The lead author of that study is Thomas Karl, who heads the National Centers for Environmental Information at the National Oceanic and Atmospheric Administration. Smith has turned his fire on Karl, seeking details of how NOAA interprets its climate data.
As noted in a fierce four-page letter by the ranking Democrat on the science committee—Rep. Eddie Bernice Johnson—NOAA has responded to Smith's requests for information with written responses and face-to-face briefings. But NOAA refused to submit its internal communications. Scott K. Johnson at ArsTechnica writes:
NOAA contends that drafts and deliberative discussions among scientists are confidential and that the publication of data and methods are sufficient. The agency is far from alone in that regard, and the thorny issue of protecting the process of scientific inquiry from quote-mining expeditions has come up before.
So, in an Oct. 13
subpoena, Smith demanded access to “all documents and communications” pertaining to NOAA's climate measurements. As Roberts and many others have pointed out, all this material except internal communications is already
publicly available on a website on a thing called the internet. Mike Halperin, program manager for the Center for Science & Democracy,
wrote last week:
“All documents and communications” would presumably include emails, preliminary drafts, peer review comments, notes, audio recordings, and a treasure trove of other material. This would mean thousands upon thousands of records for employees to identify and go through and analyze for no clearly stated purpose.

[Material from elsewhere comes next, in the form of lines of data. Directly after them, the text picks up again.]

<file path="config.mk">
export PLATFORM = sky130hd
export DESIGN_NAME = execute
export DESIGN_NICKNAME = d
export VERILOG_FILES = /design/src/verilog/isa_pkg.sv /design/src/verilog/mem_pkg.sv /design/src/verilog/execute.sv
export SDC_FILE = /design/constraint.sdc
export NUM_CORES = 1
export LEC_CHECK = 0
export BUFFER_PORTS_ARGS = -buffer_cell sky130_fd_sc_hd__buf_2
export CORE_MARGIN = 2
export CORE_UTILIZATION = 49
export CTS_BUF_LIST = sky130_fd_sc_hd__clkbuf_8 sky130_fd_sc_hd__clkbuf_16
export CTS_CLUSTER_SIZE = 28
export DETAILED_ROUTE_END_ITERATION = 6
export PLACE_DENSITY = 0.77
export SETUP_SLACK_MARGIN = 0.5
export SYNTH_ARGS = -nofsm -noshare
export SYNTH_HDL_FRONTEND = slang
export SYNTH_SLANG_ARGS = --single-unit
</file>
<file path="constraint.sdc">
create_clock -name clock -period 4.45 [get_ports clock]
set_input_delay 0.445 -clock clock [delete_from_list [all_inputs] [get_ports clock]]
set_output_delay 0.445 -clock clock [all_outputs]
set_load 0.005 [all_outputs]
</file>
<file path="src/verilog/isa_pkg.sv">
package isa_pkg;

    typedef logic [31:0] instr_t;
    typedef logic [4:0]  reg_idx_t;

    // Major opcodes of the supported subset
    typedef enum logic [6:0] {
        OP_R      = 7'b0110011,
        OP_I      = 7'b0010011,
        OP_LUI    = 7'b0110111,
        OP_LOAD   = 7'b0000011,
        OP_STORE  = 7'b0100011,
        OP_BRANCH = 7'b1100011
    } opcode_e;

    typedef enum logic [2:0] {
        ALU_ADD,
        ALU_SUB,
        ALU_AND,
        ALU_OR,
        ALU_XOR,
        ALU_PASS_B    // LUI, immediate straight through
    } alu_op_e;

    typedef enum logic [1:0] {
        BR_NONE,
        BR_EQ,
        BR_NE
    } branch_e;

    // funct3 codes
    localparam logic [2:0] F3_ADD = 3'b000;
    localparam logic [2:0] F3_XOR = 3'b100;
    localparam logic [2:0] F3_OR  = 3'b110;
    localparam logic [2:0] F3_AND = 3'b111;
    localparam logic [2:0] F3_BNE = 3'b001;

endpackage

</file>
<file path="src/verilog/mem_pkg.sv">
package mem_pkg;

    typedef logic [31:0] word_t;
    typedef logic [31:0] addr_t;

    // PWM duty and free-running counter
    typedef logic [7:0] pwm_duty_t;

    // Duty register, everything below is RAM
    localparam addr_t PWM_ADDR = 32'h0000_0400;

endpackage

</file>
<file path="src/verilog/execute.sv">
module execute (
    input  logic              clock,
    input  logic              rst_n,
    input  logic              enable,
    input  logic              stall,
    input  mem_pkg::word_t    ex_op1,
    input  mem_pkg::word_t    ex_op2,
    input  mem_pkg::word_t    ex_imm,
    input  isa_pkg::reg_idx_t ex_rs1,
    input  isa_pkg::reg_idx_t ex_rs2,
    input  isa_pkg::reg_idx_t ex_rd,
    input  isa_pkg::alu_op_e  ex_alu_op,
    input  logic              ex_alu_src,
    input  logic              ex_mem_read,
    input  logic              ex_mem_write,
    input  logic              ex_reg_write,
    input  isa_pkg::branch_e  ex_branch,
    input  mem_pkg::addr_t    ex_pc,
    input  logic              fwd_mem_en,
    input  isa_pkg::reg_idx_t fwd_mem_rd,
    input  mem_pkg::word_t    fwd_mem_data,
    input  logic              wb_en,
    input  isa_pkg::reg_idx_t wb_rd,
    input  mem_pkg::word_t    wb_data,
    output logic              branch_taken,
    output mem_pkg::addr_t    branch_target,
    output mem_pkg::word_t    mem_result,
    output mem_pkg::word_t    mem_store_data,
    output isa_pkg::reg_idx_t mem_rd,
    output logic              mem_reg_write,
    output logic              mem_read,
    output logic              mem_write
);
    import isa_pkg::*;
    import mem_pkg::*;

    word_t src1;
    word_t src2;
    word_t operand_b;
    word_t alu_out;
    logic  equal;
    logic  advance;

    // Newest producer wins
    function automatic word_t forward(input reg_idx_t rs, input word_t reg_value);
        word_t value;
        if (fwd_mem_en && fwd_mem_rd == rs) begin
            value = fwd_mem_data;
        end else if (wb_en && wb_rd == rs) begin
            value = wb_data;
        end else begin
            value = reg_value;
        end
        return value;
    endfunction

    assign src1      = forward(ex_rs1, ex_op1);
    assign src2      = forward(ex_rs2, ex_op2);
    assign operand_b = ex_alu_src ? ex_imm : src2;
    assign advance   = enable && !stall;

    always_comb begin
        case (ex_alu_op)
            ALU_SUB:    alu_out = src1 - operand_b;
            ALU_AND:    alu_out = src1 & operand_b;
            ALU_OR:     alu_out = src1 | operand_b;
            ALU_XOR:    alu_out = src1 ^ operand_b;
            ALU_PASS_B: alu_out = operand_b;
            default:    alu_out = src1 + operand_b;
        endcase
    end

    assign equal         = (src1 == src2);
    assign branch_taken  = (ex_branch == BR_EQ && equal) || (ex_branch == BR_NE && !equal);
    assign branch_target = ex_pc + ex_imm;

    always_ff @(posedge clock or negedge rst_n) begin
        if (!rst_n) begin
            mem_reg_write <= 1'b0;
            mem_read      <= 1'b0;
            mem_write     <= 1'b0;
        end else if (advance) begin
            mem_reg_write <= ex_reg_write;
            mem_read      <= ex_mem_read;
            mem_write     <= ex_mem_write;
        end
    end

    always_ff @(posedge clock) begin
        if (advance) begin
            mem_result     <= alu_out;
            mem_store_data <= src2;
            mem_rd         <= ex_rd;
        end
    end

    // Slot behind a taken branch arrives flushed, never as a live instruction
    assert property (@(posedge clock) disable iff (!rst_n)
        advance && branch_taken |=> ex_branch == BR_NONE && !ex_reg_write
                                     && !ex_mem_read && !ex_mem_write);

endmodule

</file>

NOAA was given two weeks to comply.
Rep. Johnson's letter to Smith makes clear what's really going on:
However, obtaining all of the data and methods used in this study seemingly was not enough for the majority. You also demanded internal communications by NOAA scientists regarding their scientific research. NOAA, rightfully, has been reluctant to waste their time and resources, not to mention break confidence with their superb research scientists by responding to this demand […]
I cannot help but note that your requests in this case echo the tactics of notable climate change skeptics, who frequently submit similar FOIA requests of climate scientists in both the federal government and in state universities. One of the most publicized occasions of harassment occurred when then-Virginia Attorney General Ken Cuccinelli and the American Tradition Institute (ATI) sought email communications of former University of Virginia climate scientist Michael Mann.
Halperin gets it exactly right.
And now, the House Science Committee is on a witch hunt at worst and wasting resources at best. It used to be tobacco and chemical companies that harassed scientists. Increasingly, Congress is picking up the tobacco industry playbook. Who wouldn’t get demoralized? Who wouldn’t feel intimidated?
What Smith and the rest of the deniers in the House caucus of climate-change charlatans really want is for scientists to keep their mouths shut. Fortunately, despite the smears and budget attacks and stubborn scientific illiteracy they face, more scientists are following the lead of Michael Mann and James Hansen and refusing to keep quiet about the greatest planet-wide crisis since modern humans came into being.